New Publication on RF Energy Harvesting for IoT
The Foundation for Innovation and Research – Malta (FiR.mt) is pleased to highlight a new publication co-authored by Dr Inġ. Brian Azzopardi in IEEE Access, presenting an important advance in radio frequency energy harvesting (RFEH) for next-generation wearable electronics and IoT applications.
The paper, titled “A Highly Efficient Low Power and Compact CCDD RFEH Rectifier Design With MOSFET-Modeled Capacitors and Bio-Inspired Metaheuristic Optimization for Wearable and IoT Applications,” introduces a novel modified cross-coupled differential-drive rectifier designed to convert weak ambient RF signals into usable DC power more efficiently and with a much smaller circuit footprint.
This is particularly relevant for the future of battery-light or battery-free electronic systems, where the ability to harvest tiny amounts of ambient electromagnetic energy can support autonomous sensors, wearable devices, wireless nodes, and other ultra-low-power systems. As explained in the paper, the rapid growth of IoT and wireless sensor networks is increasing the need for sustainable, maintenance-free power solutions, and RF energy harvesting is emerging as one such pathway.
The core innovation of the work lies in replacing conventional discrete capacitors with MOSFET-modeled capacitors, allowing the rectifier to reduce area consumption while maintaining strong performance. The design is further strengthened through the use of the Walrus Optimization Algorithm (WaOA) to optimize transistor dimensions and improve power conversion across challenging low-input-power conditions.
The results reported in the publication are notable. The proposed rectifier achieves a maximum power conversion efficiency of 93.24% at −17.5 dBm, maintains strong performance at very low input powers, reaches a 25 dB power dynamic range, and occupies an ultra-compact area of 35.22 μm². These characteristics make it especially promising for ambient RF harvesting scenarios in compact low-energy devices.
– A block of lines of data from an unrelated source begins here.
==> src/rtl/nic_wake.sv <==
module nic_wake #(
    parameter int               NSRC     = 6,
    parameter logic [NSRC-1:0]  HALT_CAP = 6'b110001
) (
    input  logic [NSRC-1:0] elig,
    input  logic            wait_st,
    input  logic            halt_st,
    output logic            wake
);
    logic any_elig;
    logic any_cap;

    always_comb begin
        any_elig = |elig;
        any_cap  = |(elig & HALT_CAP);
        wake     = (wait_st && any_elig) || (halt_st && any_cap);
    end
endmodule

==> src/rtl/nic_lvl_stack.sv <==
module nic_lvl_stack
    import nic_pkg::*;
#(
    parameter int DEPTH = 4
) (
    input  logic clk,
    input  logic rst_n,
    input  logic push,
    input  logic pop,
    input  logic set,
    input  lvl_t push_lvl,
    input  lvl_t set_lvl,
    output lvl_t cur_lvl
);
    localparam int PW = (DEPTH > 1) ? $clog2(DEPTH) : 1;

    typedef struct packed {
        lvl_t [DEPTH-1:0] slot;
        logic [PW-1:0]    sp;
        lvl_t             cur;
    } stk_t;

    stk_t st_d, st_q;
    logic [PW-1:0] sp_inc, sp_dec;

    always_comb begin
        st_d   = st_q;
        sp_inc = (st_q.sp == PW'(DEPTH-1)) ? '0 : st_q.sp + 1'b1;
        sp_dec = (st_q.sp == '0) ? PW'(DEPTH-1) : st_q.sp - 1'b1;
        if (push) begin
            st_d.slot[st_q.sp] = st_q.cur;
            st_d.sp            = sp_inc;
            st_d.cur           = push_lvl;
        end else if (pop) begin
            st_d.sp  = sp_dec;
            st_d.cur = st_q.slot[sp_dec];
        end else if (set) begin
            st_d.cur = set_lvl;
        end
    end

    always_ff @(posedge clk or negedge rst_n) begin
        if (!rst_n) begin
            st_q.sp  <= '0;
            st_q.cur <= LVL_MASKED;
            for (int k = 0; k < DEPTH; k++) st_q.slot[k] <= LVL_MASKED;
        end else begin
            st_q <= st_d;
        end
    end

    assign cur_lvl = st_q.cur;

    a_r4_push_loads: assert property (@(posedge clk) disable iff (!rst_n)
        push |=> cur_lvl == $past(push_lvl));
    a_r6_pop_restores: assert property (@(posedge clk) disable iff (!rst_n)
        ($past(push) && pop && !push) |=> cur_lvl == $past(cur_lvl, 2));
    a_r7_set_loads: assert property (@(posedge clk) disable iff (!rst_n)
        (set && !push && !pop) |=> cur_lvl == $past(set_lvl));
endmodule
==> src/rtl/tsq_pkg.sv <==
package tsq_pkg;
    localparam int SMP_W   = 10;
    localparam int TIME_W  = 8;
    localparam int REG_W   = 32;
    localparam int ADDR_W  = 3;
    localparam int SHIFT_W = 3;

    localparam logic [ADDR_W-1:0] A_CTRL   = 3'd0;
    localparam logic [ADDR_W-1:0] A_STAT   = 3'd1;
    localparam logic [ADDR_W-1:0] A_FIFO   = 3'd2;
    localparam logic [ADDR_W-1:0] A_SETTLE = 3'd3;
    localparam logic [ADDR_W-1:0] A_START  = 3'd4;
    localparam logic [ADDR_W-1:0] A_GAP    = 3'd5;
    localparam logic [ADDR_W-1:0] A_TOUCH  = 3'd6;
    localparam logic [ADDR_W-1:0] A_IDLE   = 3'd7;

    localparam int CTRL_AUTO  = 0;
    localparam int CTRL_PWR   = 2;
    localparam int CTRL_YS_LO = 4;
    localparam int CTRL_XS_LO = 7;
    localparam int STAT_EMPTY = 7;
    localparam int STAT_OVR   = 8;
    localparam int WORD_Y_LO  = 0;
    localparam int WORD_X_LO  = 16;
    localparam int WORD_PEN   = 31;

    localparam logic [TIME_W-1:0] RST_SETTLE = 8'd2;
    localparam logic [TIME_W-1:0] RST_START  = 8'd2;
    localparam logic [TIME_W-1:0] RST_GAP    = 8'd4;
    localparam logic [TIME_W-1:0] RST_TOUCH  = 8'd16;
    localparam logic [TIME_W-1:0] RST_IDLE   = 8'd88;

    typedef struct packed {
        logic [TIME_W-1:0] settle;
        logic [TIME_W-1:0] start_dly;
        logic [TIME_W-1:0] gap;
        logic [TIME_W-1:0] touch;
        logic [TIME_W-1:0] idle;
    } timing_t;

    typedef enum logic [3:0] {
        PH_OFF, PH_START, PH_SET_X, PH_CNV_X, PH_SET_Y,
        PH_CNV_Y, PH_GAP, PH_TOUCH, PH_IDLE
    } phase_e;
endpackage
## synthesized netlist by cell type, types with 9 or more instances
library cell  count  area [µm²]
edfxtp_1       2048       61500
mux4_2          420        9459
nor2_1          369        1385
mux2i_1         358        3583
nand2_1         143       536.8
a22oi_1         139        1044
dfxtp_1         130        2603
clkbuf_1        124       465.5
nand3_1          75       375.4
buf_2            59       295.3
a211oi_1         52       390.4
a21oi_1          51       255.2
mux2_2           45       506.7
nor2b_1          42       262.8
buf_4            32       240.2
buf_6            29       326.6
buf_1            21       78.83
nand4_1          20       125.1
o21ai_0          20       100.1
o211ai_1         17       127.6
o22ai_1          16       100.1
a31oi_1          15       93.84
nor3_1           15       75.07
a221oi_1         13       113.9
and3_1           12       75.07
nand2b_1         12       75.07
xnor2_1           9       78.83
File: src/rtl/evirq_sticky.sv
module evirq_sticky #(
  parameter int unsigned N_EVT = 8
) (
  input  logic             clk,
  input  logic             rst_n,
  input  logic [N_EVT-1:0] evt,
  input  logic [N_EVT-1:0] clr,
  output logic [N_EVT-1:0] pend
);
  for (genvar i = 0; i < N_EVT; i++) begin : g_bit
    always_ff @(posedge clk or negedge rst_n) begin
      if (!rst_n)      pend[i] <= 1'b0;
      else if (evt[i]) pend[i] <= 1'b1;   // event has priority over clear
      else if (clr[i]) pend[i] <= 1'b0;
    end
  end
endmodule

File: src/rtl/evirq_maskreg.sv
module evirq_maskreg #(
  parameter int unsigned N_EVT = 8
) (
  input  logic             clk,
  input  logic             rst_n,
  input  logic             load,
  input  logic [N_EVT-1:0] din,
  output logic [N_EVT-1:0] mask
);
  always_ff @(posedge clk or negedge rst_n) begin
    if (!rst_n)    mask <= '0;
    else if (load) mask <= din;
  end
endmodule

File: src/rtl/evirq_combine.sv
module evirq_combine #(
  parameter int unsigned N_EVT = 8
) (
  input  logic             clk,
  input  logic             rst_n,
  input  logic [N_EVT-1:0] pend,
  input  logic [N_EVT-1:0] mask,
  output logic             intr
);
  logic [N_EVT-1:0] live;
  assign live = pend & mask;

  always_ff @(posedge clk or negedge rst_n) begin
    if (!rst_n) intr <= 1'b0;
    else        intr <= |live;
  end
endmodule
[src/rtl/mdio_pkg.sv]
package mdio_pkg;

    typedef enum logic [2:0] {
        ST_IDLE,
        ST_PRE,
        ST_CMD,
        ST_RDIN,
        ST_TAIL
    } mst_state_e;

    localparam logic [1:0] FRM_START = 2'b01;
    localparam logic [1:0] FRM_OP_RD = 2'b10;
    localparam logic [1:0] FRM_OP_WR = 2'b01;
    localparam logic [1:0] FRM_TA_WR = 2'b10;

endpackage

[src/rtl/mdio_clk_gen.sv]
module mdio_clk_gen #(
    parameter int HALF_DIV = 10
) (
    input  logic clk,
    input  logic rst_n,
    input  logic run,
    output logic mdc,
    output logic lo_end,
    output logic hi_end
);
    localparam int DW = (HALF_DIV > 1) ? $clog2(HALF_DIV) : 1;
    localparam logic [DW-1:0] LAST = DW'(HALF_DIV - 1);

    typedef struct packed {
        logic [DW-1:0] cnt;
        logic          phase;
    } div_t;

    div_t d, q;
    logic wrap;

    always_comb begin
        d    = q;
        wrap = (q.cnt == LAST);
        if (!run) begin
            d.cnt   = '0;
            d.phase = 1'b0;
        end else if (wrap) begin
            d.cnt   = '0;
            d.phase = ~q.phase;
        end else begin
            d.cnt = q.cnt + 1'b1;
        end
    end

    always_ff @(posedge clk) begin
        if (!rst_n) q <= '0;
        else        q <= d;
    end

    assign mdc    = q.phase;
    assign lo_end = run && !q.phase && wrap;
    assign hi_end = run &&  q.phase && wrap;
endmodule

[src/rtl/mdio_frame_fmt.sv]
module mdio_frame_fmt
    import mdio_pkg::*;
#(
    parameter int PHY_W  = 5,
    parameter int REG_W  = 5,
    parameter int DATA_W = 16,
    localparam int FRM_W = 6 + PHY_W + REG_W + DATA_W
) (
    input  logic              is_write,
    input  logic [PHY_W-1:0]  phy,
    input  logic [REG_W-1:0]  regad,
    input  logic [DATA_W-1:0] wdata,
    output logic [FRM_W-1:0]  frame
);
    always_comb begin
        if (is_write)
            frame = {FRM_START, FRM_OP_WR, phy, regad, FRM_TA_WR, wdata};
        else
            frame = {FRM_START, FRM_OP_RD, phy, regad, {(DATA_W + 2){1'b0}}};
    end
endmodule

[src/rtl/mdio_master.sv]
module mdio_master
    import mdio_pkg::*;
#(
    parameter int HALF_DIV = 10,
    parameter int PHY_W    = 5,
    parameter int REG_W    = 5,
    parameter int REG_IN_W = 8,
    parameter int DATA_W   = 16
) (
    input  logic                clk,
    input  logic                rst_n,
    input  logic                req_valid,
    input  logic                req_write,
    input  logic [PHY_W-1:0]    req_phy,
    input  logic [REG_IN_W-1:0] req_reg,
    input  logic [DATA_W-1:0]   req_wdata,
    output logic                busy,
    output logic                done,
    output logic [DATA_W-1:0]   rd_data,
    output logic                mdc,
    output logic                mdio_o,
    output logic                mdio_oe,
    input  logic                mdio_i
);
    localparam int PRE_BITS = 33;
    localparam int RD_CMD   = 4 + PHY_W + REG_W;
    localparam int WR_BITS  = RD_CMD + 2 + DATA_W;
    localparam int RD_IN    = DATA_W + 3;
    localparam int TAIL     = 2;
    localparam int CNT_W    = $clog2(PRE_BITS + WR_BITS);

    typedef struct packed {
        mst_state_e         st;
        logic [CNT_W-1:0]   cnt;
        logic [WR_BITS-1:0] sh;
        logic [DATA_W-1:0]  din;
        logic               wr;
        logic               mo;
        logic               oe;
        logic               done;
        logic [DATA_W-1:0]  rdata;
    } mst_t;

    mst_t d, q;
    logic addr_bad;
    logic lo_end, hi_end, run;
    logic [WR_BITS-1:0] frame;

    generate
        if (REG_IN_W > REG_W) begin : g_range
            assign addr_bad = |req_reg[REG_IN_W-1:REG_W];
        end else begin : g_norange
            assign addr_bad = 1'b0;
        end
    endgenerate

    assign run = (q.st != ST_IDLE);

    mdio_clk_gen #(.HALF_DIV(HALF_DIV)) i_clk_gen (
        .clk    (clk),
        .rst_n  (rst_n),
        .run    (run),
        .mdc    (mdc),
        .lo_end (lo_end),
        .hi_end (hi_end)
    );

    mdio_frame_fmt #(.PHY_W(PHY_W), .REG_W(REG_W), .DATA_W(DATA_W)) i_fmt (
        .is_write (req_write),
        .phy      (req_phy),
        .regad    (req_reg[REG_W-1:0]),
        .wdata    (req_wdata),
        .frame    (frame)
    );

    always_comb begin
        d      = q;
        d.done = 1'b0;
        unique case (q.st)
            ST_IDLE: begin
                if (req_valid) begin
                    if (addr_bad) begin
                        d.done = 1'b1;
                        if (!req_write) d.rdata = '1;
                    end else begin
                        d.st  = ST_PRE;
                        d.cnt = CNT_W'(PRE_BITS - 1);
                        d.wr  = req_write;
                        d.sh  = frame;
                        d.mo  = 1'b1;
                        d.oe  = 1'b1;
                    end
                end
            end
            ST_PRE: begin
                if (hi_end) begin
                    if (q.cnt == '0) begin
                        d.st  = ST_CMD;
                        d.cnt = q.wr ? CNT_W'(WR_BITS - 1) : CNT_W'(RD_CMD - 1);
                        d.mo  = q.sh[WR_BITS-1];
                    end else begin
                        d.cnt = q.cnt - 1'b1;
                    end
                end
            end
            ST_CMD: begin
                if (hi_end) begin
                    if (q.cnt == '0) begin
                        d.oe  = 1'b0;
                        d.mo  = 1'b0;
                        d.st  = q.wr ? ST_TAIL : ST_RDIN;
                        d.cnt = q.wr ? CNT_W'(TAIL - 1) : CNT_W'(RD_IN - 1);
                    end else begin
                        d.sh  = q.sh << 1;
                        d.mo  = q.sh[WR_BITS-2];
                        d.cnt = q.cnt - 1'b1;
                    end
                end
            end
            ST_RDIN: begin
                if (lo_end && q.cnt != '0)
                    d.din = {q.din[DATA_W-2:0], mdio_i};
                if (hi_end) begin
                    if (q.cnt == '0) begin
                        d.rdata = q.din;
                        d.done  = 1'b1;
                        d.st    = ST_IDLE;
                    end else begin
                        d.cnt = q.cnt - 1'b1;
                    end
                end
            end
            ST_TAIL: begin
                if (hi_end) begin
                    if (q.cnt == '0) begin
                        d.done = 1'b1;
                        d.st   = ST_IDLE;
                    end else begin
                        d.cnt = q.cnt - 1'b1;
                    end
                end
            end
            default: d.st = ST_IDLE;
        endcase
    end

    always_ff @(posedge clk) begin
        if (!rst_n) begin
            q    <= '0;
            q.st <= ST_IDLE;
        end else begin
            q <= d;
        end
    end

    assign busy    = run;
    assign done    = q.done;
    assign rd_data = q.rdata;
    assign mdio_o  = q.mo;
    assign mdio_oe = q.oe;
endmodule

[config.mk]
export PLATFORM = sky130hd
export DESIGN_NAME = mdio_master
export DESIGN_NICKNAME = d
export VERILOG_FILES = /design/src/rtl/mdio_pkg.sv /design/src/rtl/mdio_clk_gen.sv /design/src/rtl/mdio_frame_fmt.sv /design/src/rtl/mdio_master.sv
export SDC_FILE = /design/constraint.sdc
export NUM_CORES = 1
export LEC_CHECK = 0
export BUFFER_PORTS_ARGS = -buffer_cell sky130_fd_sc_hd__buf_2
export CAP_MARGIN = 30
export CORE_UTILIZATION = 52
export CTS_BUF_LIST = sky130_fd_sc_hd__clkbuf_16
export CTS_CLUSTER_DIAMETER = 50
export CTS_CLUSTER_SIZE = 40
export DETAILED_ROUTE_END_ITERATION = 10
export PLACE_DENSITY = 0.77
export RECOVER_POWER = 25
export SLEW_MARGIN = 20
export SYNTH_ARGS = -nofsm -noshare
export SYNTH_HDL_FRONTEND = slang
export SYNTH_SLANG_ARGS = --single-unit
[constraint.sdc]
create_clock -name clk -period 4 [get_ports clk]
set_input_delay 0.8 -clock clk [delete_from_list [all_inputs] [get_ports clk]]
set_output_delay 0.8 -clock clk [all_outputs]
set_load 0.02 [all_outputs]
---- After elaboration in Yosys (flattened, before gate mapping) ----
Index checks and enable logic that the tools add are counted.
cells by class
  bitwise logic cells ..................... 4
  muxes and demuxes ....................... 36
  reductions and logical operators ........ 26
  equality and inequality tests ........... 19
  $add $sub $neg .......................... 2
operators by type and width
  kind                                                                    number
  42-bit 2-to-1 mux                                                       3
  32-bit case mux with 2 select lines                                     1
  17-bit 2-to-1 mux                                                       3
  32-bit 2-to-1 mux                                                       1
  16-bit case mux with 2 select lines                                     1
  30-bit 2-to-1 mux                                                       1
  7-bit case mux with 4 select lines                                      1
  2-bit != test (second input constant)                                   12
  7-bit 2-to-1 mux                                                        3
  10-bit 2-to-1 mux                                                       2
  19-bit 2-to-1 mux                                                       1
  16-bit 2-to-1 mux                                                       1
  3-bit 2-to-1 mux                                                        4
  3-bit case mux with 4 select lines                                      1
  6-bit AND reduction                                                     2
  5-bit 2-to-1 mux                                                        2
  5-bit AND reduction                                                     2
  8-bit AND reduction                                                     1
  7-bit zero test                                                         1
  7-bit AND reduction                                                     1
  7-bit nonzero test                                                      1
  7-bit by 1-bit subtractor with 7-bit output (second input constant)     1
  3-bit by 2-bit equality test with 1-bit output (second input constant)  2
  1-bit 2-to-1 mux                                                        6
  other kinds (19)                                                        33
storage, ports and cells
  output and inout port bits .............. 21
  logic and storage cells ................. 98
  register bits after elaboration ......... 83
  input port bits ......................... 34

---- Longest topological paths before layout ----
Gate-level depths: netlist (run 1).
  depth in word-level cells ............... 5
  gate-level depth with buffers ........... 9
  mapped depth without buffers ............ 7

---- Modules after synthesis ----
A second synthesis (run 1) with hierarchy kept.
unflattened totals
  cell total of the unflattened synthesis .. 450
  area total of the unflattened synthesis .. 4164.0 um^2
modules (own cells, without submodules)
  module          area an instance (um^2)  cells each  instances  seq. area each (um^2)
  mdio_master     3689.8                   393         1          1561.5
  mdio_frame_fmt  250.2                    35          1          0.0
  mdio_clk_gen    224.0                    22          1          100.1

---- Least setup slack after synthesis (run 1) ----
OpenSTA, ideal clock, no wires.
  path kind ............................... input to register
  start ................................... input req_reg[6]
  end ..................................... register q[50] in the netlist's numbering
  buffers on the path ..................... 1
  slack ................................... 1.655 ns
  data required time ...................... 3.884 ns
  arrival ................................. 2.229 ns
  cell stages on the path ................. 6
  setup time .............................. 0.116 ns
  path through ............................ or4b_1 -> nor2_1 -> o21a_1 -> clkbuf_1 -> nand3_1 -> o211a_1
on the way
  word-level cells in the longest chain between the ends .. 3
RTL lines
  item                           line               source
  from (decl)                    mdio_master.sv:15  input logic [REG_IN_W-1:0] req_reg,
  3-bit OR reduction             mdio_master.sv:51  assign addr_bad = |req_reg[REG_IN_W-1:REG_W];
  2-bit != test (no line)        -
  5-bit AND reduction (no line)  -
  to (decl)                      mdio_master.sv:44  mst_t d, q;
No other way between the ends.
A chain may end at the register's enable or synchronous reset.

---- Worst setup path after layout (run 1) ----
  start ................................... register q[68] in the netlist's numbering
  end ..................................... register q, in the netlist rd_data[4]
on the way
  word-level cells in the longest chain between the ends .. 3
RTL lines
  item                           line                source
  7-bit zero test                mdio_master.sv:124  if (q.cnt == '0) begin
  2-bit != test (no line)        -
  6-bit AND reduction (no line)  -
No other way between the ends.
The publication also reflects the role of TRANSIT – TRANSITion to Sustainable Future through Training and Education as a strong example of how TRANSIT contributes not only to training and education, but to high-quality, internationally visible research outputs.
As part of FiR.mt’s commitment to Open Science and accessible dissemination, this publication is also shared through the wider research visibility ecosystem supported by open repositories such as Zenodo, helping ensure that research outputs remain accessible, citable, and reusable by the international community. In this context, the Foundation’s and related project repositories, including those linked to TRANSIT, continue to play an important role in strengthening long-term visibility and knowledge transfer around published research. Based on the article itself, the main scientific story is the advancement of compact, efficient RF rectifier design for wearable and IoT systems; the repository dimension serves as the infrastructure that helps disseminate and preserve such outputs.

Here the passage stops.